### YOUR INSTRUCTIONS
Check each line of the entries below for the word "ibuf", and copy out the ones that have it.

### DATA FOR PROCESSING
______________________________

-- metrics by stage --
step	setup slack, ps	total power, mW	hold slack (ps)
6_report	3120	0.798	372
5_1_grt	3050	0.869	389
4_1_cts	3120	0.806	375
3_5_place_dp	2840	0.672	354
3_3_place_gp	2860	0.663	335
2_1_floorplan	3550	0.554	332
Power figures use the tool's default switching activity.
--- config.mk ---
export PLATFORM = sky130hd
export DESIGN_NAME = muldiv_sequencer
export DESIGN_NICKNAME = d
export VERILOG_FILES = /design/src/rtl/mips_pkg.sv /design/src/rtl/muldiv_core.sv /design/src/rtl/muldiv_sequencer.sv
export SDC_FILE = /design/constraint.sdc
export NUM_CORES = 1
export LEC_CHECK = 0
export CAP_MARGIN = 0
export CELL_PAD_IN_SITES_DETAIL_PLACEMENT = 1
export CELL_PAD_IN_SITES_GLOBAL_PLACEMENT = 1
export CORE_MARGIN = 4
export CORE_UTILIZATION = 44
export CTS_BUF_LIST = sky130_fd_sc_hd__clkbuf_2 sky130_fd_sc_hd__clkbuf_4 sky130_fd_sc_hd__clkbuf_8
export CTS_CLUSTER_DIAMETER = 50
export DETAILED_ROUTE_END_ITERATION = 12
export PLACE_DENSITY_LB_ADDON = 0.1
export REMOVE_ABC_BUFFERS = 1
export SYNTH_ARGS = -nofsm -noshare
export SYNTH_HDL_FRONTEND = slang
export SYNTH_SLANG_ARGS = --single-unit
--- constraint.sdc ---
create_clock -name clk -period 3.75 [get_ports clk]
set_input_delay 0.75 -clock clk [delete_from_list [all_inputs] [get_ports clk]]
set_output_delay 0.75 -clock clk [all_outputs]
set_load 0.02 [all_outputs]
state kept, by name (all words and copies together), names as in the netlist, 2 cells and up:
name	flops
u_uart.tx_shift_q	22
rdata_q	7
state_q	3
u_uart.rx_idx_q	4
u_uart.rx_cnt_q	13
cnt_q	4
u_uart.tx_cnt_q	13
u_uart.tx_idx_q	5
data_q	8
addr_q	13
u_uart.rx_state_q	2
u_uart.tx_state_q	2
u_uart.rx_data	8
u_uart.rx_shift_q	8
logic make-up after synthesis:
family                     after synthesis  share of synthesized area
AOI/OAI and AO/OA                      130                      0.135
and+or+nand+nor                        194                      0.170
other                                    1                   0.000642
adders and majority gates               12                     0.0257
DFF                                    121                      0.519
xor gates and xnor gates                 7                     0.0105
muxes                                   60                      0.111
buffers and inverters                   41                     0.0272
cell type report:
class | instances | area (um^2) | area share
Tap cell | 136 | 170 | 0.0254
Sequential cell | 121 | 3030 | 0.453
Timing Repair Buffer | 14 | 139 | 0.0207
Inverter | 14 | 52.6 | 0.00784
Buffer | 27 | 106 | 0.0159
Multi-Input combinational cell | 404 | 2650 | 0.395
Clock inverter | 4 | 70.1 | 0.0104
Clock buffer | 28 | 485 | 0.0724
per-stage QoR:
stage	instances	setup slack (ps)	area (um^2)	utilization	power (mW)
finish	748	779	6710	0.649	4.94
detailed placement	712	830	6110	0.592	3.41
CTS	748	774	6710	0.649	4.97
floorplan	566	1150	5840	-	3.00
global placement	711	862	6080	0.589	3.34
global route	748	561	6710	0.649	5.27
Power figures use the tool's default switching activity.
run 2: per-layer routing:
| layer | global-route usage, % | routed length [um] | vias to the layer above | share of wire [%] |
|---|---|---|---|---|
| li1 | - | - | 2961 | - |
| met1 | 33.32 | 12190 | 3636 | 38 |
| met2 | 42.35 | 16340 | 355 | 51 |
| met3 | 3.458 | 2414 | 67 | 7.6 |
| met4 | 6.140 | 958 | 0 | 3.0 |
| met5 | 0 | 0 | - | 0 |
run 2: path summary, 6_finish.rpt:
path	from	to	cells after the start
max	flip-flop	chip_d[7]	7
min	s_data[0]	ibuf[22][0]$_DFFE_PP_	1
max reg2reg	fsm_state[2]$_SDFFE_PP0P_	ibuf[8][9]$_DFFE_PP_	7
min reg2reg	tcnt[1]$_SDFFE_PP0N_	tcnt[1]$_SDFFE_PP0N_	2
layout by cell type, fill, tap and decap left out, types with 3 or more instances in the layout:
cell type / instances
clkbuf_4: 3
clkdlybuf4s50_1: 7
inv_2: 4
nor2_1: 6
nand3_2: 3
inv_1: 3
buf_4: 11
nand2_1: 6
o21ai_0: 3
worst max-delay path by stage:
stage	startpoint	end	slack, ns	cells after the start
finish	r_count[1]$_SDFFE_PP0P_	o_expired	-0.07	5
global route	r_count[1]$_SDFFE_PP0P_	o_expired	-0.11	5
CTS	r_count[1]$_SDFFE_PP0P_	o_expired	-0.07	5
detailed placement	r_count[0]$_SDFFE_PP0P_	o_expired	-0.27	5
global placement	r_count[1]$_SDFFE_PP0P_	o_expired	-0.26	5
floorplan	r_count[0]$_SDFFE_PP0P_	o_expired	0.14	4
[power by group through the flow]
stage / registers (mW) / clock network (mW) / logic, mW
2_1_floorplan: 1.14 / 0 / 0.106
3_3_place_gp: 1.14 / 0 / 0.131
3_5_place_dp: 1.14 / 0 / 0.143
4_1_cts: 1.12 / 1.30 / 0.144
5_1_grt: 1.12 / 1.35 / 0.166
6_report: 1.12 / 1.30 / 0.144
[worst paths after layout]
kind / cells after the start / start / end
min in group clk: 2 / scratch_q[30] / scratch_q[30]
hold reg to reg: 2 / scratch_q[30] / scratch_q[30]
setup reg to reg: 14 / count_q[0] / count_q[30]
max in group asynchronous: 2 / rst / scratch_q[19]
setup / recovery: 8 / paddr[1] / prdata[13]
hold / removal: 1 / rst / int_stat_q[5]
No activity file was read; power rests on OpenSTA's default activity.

______________________________

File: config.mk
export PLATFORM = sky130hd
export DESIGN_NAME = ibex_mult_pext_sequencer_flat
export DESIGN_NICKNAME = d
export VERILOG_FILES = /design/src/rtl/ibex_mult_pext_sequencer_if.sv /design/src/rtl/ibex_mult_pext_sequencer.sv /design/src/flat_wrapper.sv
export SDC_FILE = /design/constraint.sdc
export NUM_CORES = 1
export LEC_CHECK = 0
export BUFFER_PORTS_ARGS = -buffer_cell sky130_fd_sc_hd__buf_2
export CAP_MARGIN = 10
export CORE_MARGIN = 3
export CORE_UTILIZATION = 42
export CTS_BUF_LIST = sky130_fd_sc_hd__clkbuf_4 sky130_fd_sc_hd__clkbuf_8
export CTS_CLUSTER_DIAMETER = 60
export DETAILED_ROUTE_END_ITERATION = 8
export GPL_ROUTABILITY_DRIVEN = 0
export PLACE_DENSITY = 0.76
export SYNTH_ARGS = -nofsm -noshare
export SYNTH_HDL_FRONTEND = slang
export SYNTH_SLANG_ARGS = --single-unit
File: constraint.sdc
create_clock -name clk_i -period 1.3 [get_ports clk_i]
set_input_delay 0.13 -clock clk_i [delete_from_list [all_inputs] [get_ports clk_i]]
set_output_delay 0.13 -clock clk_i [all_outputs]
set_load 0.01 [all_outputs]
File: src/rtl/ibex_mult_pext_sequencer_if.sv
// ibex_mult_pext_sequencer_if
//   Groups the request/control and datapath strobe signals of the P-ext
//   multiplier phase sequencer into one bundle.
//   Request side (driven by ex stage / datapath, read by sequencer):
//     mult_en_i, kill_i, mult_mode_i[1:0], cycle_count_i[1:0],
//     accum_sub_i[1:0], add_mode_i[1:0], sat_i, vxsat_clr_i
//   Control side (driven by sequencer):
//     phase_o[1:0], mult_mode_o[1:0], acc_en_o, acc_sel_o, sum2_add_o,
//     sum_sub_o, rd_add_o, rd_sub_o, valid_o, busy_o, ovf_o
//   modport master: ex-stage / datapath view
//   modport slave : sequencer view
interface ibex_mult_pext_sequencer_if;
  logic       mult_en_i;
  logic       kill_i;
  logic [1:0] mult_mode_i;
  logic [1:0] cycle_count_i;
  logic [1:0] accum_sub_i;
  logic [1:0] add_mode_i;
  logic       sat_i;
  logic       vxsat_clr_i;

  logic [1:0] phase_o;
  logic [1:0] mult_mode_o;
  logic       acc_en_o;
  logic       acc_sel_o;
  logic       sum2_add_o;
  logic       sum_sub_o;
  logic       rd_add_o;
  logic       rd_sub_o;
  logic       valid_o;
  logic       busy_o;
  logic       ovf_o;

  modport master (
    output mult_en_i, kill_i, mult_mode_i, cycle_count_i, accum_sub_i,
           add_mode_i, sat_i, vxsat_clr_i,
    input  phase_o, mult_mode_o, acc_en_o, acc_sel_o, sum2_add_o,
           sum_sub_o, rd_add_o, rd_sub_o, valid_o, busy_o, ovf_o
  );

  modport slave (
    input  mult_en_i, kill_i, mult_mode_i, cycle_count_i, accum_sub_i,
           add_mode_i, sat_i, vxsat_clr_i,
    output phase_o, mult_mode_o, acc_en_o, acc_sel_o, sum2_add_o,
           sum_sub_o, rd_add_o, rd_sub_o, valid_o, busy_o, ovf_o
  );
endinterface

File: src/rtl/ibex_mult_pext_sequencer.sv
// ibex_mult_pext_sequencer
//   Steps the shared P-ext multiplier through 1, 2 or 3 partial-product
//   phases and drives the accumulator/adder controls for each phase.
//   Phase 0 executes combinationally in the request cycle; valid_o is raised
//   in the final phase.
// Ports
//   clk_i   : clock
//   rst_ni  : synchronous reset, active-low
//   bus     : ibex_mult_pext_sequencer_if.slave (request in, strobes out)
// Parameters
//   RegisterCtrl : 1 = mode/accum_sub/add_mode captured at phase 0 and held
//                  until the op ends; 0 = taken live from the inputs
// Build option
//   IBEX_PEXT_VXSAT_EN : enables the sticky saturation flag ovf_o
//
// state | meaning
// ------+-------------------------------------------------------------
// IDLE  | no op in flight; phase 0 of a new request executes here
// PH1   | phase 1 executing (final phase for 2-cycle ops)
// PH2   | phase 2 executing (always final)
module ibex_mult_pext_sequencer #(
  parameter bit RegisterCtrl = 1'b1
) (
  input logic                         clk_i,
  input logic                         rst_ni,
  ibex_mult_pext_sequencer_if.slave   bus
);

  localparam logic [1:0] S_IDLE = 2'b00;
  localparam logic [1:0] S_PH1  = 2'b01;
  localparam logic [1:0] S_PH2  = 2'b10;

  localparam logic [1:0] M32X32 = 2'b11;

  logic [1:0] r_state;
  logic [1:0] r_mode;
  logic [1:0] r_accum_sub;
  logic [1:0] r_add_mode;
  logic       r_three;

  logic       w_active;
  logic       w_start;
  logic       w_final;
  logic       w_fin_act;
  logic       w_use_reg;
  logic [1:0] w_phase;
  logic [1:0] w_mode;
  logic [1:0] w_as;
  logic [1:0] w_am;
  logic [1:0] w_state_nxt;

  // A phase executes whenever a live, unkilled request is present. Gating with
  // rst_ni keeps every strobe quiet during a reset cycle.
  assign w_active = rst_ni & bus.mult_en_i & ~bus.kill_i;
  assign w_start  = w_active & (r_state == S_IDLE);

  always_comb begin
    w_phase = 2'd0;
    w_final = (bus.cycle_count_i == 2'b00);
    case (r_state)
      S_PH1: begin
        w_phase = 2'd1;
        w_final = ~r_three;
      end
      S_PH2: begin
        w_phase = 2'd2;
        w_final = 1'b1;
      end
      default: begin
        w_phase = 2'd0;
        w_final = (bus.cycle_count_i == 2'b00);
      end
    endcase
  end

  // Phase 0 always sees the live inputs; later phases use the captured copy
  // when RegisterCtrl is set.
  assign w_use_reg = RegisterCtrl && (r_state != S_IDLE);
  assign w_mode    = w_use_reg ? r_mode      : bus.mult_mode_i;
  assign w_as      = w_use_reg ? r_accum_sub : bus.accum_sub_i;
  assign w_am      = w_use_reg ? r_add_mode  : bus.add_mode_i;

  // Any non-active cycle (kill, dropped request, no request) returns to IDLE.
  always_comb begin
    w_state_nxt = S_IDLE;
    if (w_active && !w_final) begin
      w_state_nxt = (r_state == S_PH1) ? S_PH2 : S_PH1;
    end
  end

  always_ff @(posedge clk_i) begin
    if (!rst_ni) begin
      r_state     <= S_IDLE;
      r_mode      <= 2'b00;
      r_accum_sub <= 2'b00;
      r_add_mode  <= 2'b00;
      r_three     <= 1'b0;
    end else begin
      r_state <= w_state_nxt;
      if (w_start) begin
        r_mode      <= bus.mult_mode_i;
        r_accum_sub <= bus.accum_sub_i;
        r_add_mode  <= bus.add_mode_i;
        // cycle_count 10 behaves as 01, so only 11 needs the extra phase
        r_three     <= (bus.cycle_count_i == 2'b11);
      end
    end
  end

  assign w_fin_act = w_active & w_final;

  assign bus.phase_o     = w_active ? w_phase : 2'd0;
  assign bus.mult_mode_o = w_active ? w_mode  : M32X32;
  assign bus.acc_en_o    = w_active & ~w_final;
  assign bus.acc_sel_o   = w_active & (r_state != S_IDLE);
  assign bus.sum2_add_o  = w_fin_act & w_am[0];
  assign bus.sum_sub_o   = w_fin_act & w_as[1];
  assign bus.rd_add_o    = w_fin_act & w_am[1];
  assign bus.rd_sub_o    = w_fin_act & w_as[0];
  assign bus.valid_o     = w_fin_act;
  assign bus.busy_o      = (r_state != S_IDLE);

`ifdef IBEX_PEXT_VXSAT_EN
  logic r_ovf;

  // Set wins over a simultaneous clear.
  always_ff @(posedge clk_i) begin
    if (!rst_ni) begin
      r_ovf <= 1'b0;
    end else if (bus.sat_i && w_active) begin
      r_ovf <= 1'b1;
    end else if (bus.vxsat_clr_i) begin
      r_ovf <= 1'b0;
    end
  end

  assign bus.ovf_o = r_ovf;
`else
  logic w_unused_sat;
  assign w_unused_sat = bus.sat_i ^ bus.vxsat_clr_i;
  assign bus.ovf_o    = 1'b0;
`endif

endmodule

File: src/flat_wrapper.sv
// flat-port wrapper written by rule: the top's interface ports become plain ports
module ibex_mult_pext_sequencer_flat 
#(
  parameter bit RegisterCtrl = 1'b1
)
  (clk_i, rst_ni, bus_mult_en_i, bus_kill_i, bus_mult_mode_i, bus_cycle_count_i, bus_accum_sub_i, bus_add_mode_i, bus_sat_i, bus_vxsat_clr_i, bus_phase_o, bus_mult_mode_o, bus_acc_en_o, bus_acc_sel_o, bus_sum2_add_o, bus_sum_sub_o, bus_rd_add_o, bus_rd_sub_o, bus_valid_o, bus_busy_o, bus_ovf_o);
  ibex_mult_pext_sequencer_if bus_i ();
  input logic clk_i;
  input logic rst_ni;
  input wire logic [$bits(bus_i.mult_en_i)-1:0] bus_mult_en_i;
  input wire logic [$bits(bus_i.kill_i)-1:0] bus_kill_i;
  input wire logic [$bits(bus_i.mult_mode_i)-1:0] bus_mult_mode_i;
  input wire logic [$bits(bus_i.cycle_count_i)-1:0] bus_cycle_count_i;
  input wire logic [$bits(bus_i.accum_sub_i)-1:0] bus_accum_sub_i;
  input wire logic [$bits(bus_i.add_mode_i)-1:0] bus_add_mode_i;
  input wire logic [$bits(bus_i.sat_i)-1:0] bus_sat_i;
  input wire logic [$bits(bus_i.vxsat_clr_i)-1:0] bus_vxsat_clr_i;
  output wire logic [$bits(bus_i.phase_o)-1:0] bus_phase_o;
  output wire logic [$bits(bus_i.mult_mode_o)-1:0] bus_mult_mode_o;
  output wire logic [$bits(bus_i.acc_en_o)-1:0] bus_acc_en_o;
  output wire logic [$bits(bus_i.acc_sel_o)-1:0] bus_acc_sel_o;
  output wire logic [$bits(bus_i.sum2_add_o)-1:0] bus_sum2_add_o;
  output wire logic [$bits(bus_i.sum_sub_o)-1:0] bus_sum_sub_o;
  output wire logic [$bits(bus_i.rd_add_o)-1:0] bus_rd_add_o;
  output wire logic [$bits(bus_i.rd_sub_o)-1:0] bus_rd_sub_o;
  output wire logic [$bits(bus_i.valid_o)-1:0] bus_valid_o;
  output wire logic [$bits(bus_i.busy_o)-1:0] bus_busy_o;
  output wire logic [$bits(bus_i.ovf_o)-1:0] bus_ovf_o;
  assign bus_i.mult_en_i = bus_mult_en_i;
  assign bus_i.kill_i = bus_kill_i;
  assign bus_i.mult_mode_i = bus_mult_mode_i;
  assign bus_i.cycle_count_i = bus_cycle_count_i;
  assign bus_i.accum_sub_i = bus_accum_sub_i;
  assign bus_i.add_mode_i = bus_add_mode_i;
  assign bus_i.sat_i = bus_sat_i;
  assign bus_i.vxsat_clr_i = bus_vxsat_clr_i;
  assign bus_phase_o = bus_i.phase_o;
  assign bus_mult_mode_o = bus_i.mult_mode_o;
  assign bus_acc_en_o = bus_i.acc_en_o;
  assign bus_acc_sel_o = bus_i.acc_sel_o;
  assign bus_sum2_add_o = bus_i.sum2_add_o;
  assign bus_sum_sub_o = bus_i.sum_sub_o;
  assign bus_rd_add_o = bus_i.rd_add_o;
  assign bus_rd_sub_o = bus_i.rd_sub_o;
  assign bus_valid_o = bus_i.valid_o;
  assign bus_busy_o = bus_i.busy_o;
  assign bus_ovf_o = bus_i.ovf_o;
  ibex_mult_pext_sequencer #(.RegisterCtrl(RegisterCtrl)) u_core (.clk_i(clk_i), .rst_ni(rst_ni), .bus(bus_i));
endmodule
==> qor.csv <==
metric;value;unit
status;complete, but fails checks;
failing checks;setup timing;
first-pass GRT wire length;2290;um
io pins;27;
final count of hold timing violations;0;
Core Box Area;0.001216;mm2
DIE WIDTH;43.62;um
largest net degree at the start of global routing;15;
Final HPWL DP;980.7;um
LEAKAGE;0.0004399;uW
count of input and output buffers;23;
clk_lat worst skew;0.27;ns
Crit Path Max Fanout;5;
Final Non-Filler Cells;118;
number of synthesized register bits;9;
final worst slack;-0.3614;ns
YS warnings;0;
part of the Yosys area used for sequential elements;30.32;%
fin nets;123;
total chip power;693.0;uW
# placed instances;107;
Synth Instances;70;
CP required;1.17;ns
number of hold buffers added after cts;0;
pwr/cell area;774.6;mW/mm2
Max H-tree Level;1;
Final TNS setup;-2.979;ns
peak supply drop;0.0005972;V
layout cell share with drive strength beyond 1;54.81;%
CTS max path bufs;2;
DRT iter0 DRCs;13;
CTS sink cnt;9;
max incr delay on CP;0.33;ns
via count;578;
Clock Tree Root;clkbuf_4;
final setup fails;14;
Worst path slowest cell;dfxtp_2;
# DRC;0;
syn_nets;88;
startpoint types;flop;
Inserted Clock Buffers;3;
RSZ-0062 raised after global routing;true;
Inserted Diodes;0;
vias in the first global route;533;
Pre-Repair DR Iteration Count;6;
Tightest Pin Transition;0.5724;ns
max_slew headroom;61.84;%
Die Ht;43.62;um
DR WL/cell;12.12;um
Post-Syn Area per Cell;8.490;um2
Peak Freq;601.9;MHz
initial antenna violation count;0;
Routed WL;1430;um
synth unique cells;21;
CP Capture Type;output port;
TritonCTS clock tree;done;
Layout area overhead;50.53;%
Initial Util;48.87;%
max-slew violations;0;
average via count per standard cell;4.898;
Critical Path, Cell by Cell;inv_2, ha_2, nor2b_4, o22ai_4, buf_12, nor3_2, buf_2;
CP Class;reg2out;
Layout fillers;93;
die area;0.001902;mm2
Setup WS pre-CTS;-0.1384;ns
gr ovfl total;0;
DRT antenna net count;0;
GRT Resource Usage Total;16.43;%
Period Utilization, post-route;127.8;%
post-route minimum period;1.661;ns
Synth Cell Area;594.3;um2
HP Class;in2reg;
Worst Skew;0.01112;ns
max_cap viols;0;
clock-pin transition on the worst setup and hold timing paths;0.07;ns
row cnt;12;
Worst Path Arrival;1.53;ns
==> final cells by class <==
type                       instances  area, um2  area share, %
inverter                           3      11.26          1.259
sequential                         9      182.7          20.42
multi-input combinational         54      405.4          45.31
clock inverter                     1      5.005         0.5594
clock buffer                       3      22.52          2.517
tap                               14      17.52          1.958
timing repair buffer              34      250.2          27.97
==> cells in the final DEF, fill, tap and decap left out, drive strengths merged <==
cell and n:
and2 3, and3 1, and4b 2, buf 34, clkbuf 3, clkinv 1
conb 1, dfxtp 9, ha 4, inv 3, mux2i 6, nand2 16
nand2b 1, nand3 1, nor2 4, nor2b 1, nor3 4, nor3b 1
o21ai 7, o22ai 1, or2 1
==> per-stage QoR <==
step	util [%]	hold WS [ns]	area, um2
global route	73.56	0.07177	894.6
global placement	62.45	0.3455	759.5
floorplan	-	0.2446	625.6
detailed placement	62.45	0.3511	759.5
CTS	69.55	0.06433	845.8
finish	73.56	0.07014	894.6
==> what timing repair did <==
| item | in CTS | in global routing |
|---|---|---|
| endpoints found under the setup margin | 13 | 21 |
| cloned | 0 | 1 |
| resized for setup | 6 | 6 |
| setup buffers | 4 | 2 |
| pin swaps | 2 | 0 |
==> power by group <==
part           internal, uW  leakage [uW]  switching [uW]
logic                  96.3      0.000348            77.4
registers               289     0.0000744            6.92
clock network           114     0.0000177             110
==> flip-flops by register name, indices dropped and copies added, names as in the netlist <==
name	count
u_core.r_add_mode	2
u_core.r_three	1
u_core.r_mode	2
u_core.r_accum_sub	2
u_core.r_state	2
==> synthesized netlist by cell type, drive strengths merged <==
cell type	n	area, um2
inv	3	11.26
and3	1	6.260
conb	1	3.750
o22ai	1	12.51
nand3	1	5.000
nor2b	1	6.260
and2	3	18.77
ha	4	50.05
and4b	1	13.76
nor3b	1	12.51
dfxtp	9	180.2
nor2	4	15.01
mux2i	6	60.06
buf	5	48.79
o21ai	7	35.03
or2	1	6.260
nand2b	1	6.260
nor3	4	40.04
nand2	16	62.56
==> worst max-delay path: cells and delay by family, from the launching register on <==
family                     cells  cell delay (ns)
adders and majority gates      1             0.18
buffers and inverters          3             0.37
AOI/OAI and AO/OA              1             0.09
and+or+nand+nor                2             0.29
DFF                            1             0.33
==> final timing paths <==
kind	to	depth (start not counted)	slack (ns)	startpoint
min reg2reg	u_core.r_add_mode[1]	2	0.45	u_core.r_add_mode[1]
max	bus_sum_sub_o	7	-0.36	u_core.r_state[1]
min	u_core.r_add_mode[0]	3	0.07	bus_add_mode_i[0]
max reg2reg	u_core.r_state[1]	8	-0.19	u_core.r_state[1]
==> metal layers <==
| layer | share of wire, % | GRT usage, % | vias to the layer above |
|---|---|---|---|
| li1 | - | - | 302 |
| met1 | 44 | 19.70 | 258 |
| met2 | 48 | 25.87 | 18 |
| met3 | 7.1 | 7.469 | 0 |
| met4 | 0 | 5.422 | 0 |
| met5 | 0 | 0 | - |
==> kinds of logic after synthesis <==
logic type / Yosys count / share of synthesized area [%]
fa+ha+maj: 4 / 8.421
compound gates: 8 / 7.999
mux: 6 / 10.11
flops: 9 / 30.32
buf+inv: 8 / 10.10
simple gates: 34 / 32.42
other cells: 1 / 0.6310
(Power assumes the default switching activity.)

______________________________

### RESPONSE TO THE EXERCISE
min	s_data[0]	ibuf[22][0]$_DFFE_PP_	1
max reg2reg	fsm_state[2]$_SDFFE_PP0P_	ibuf[8][9]$_DFFE_PP_	7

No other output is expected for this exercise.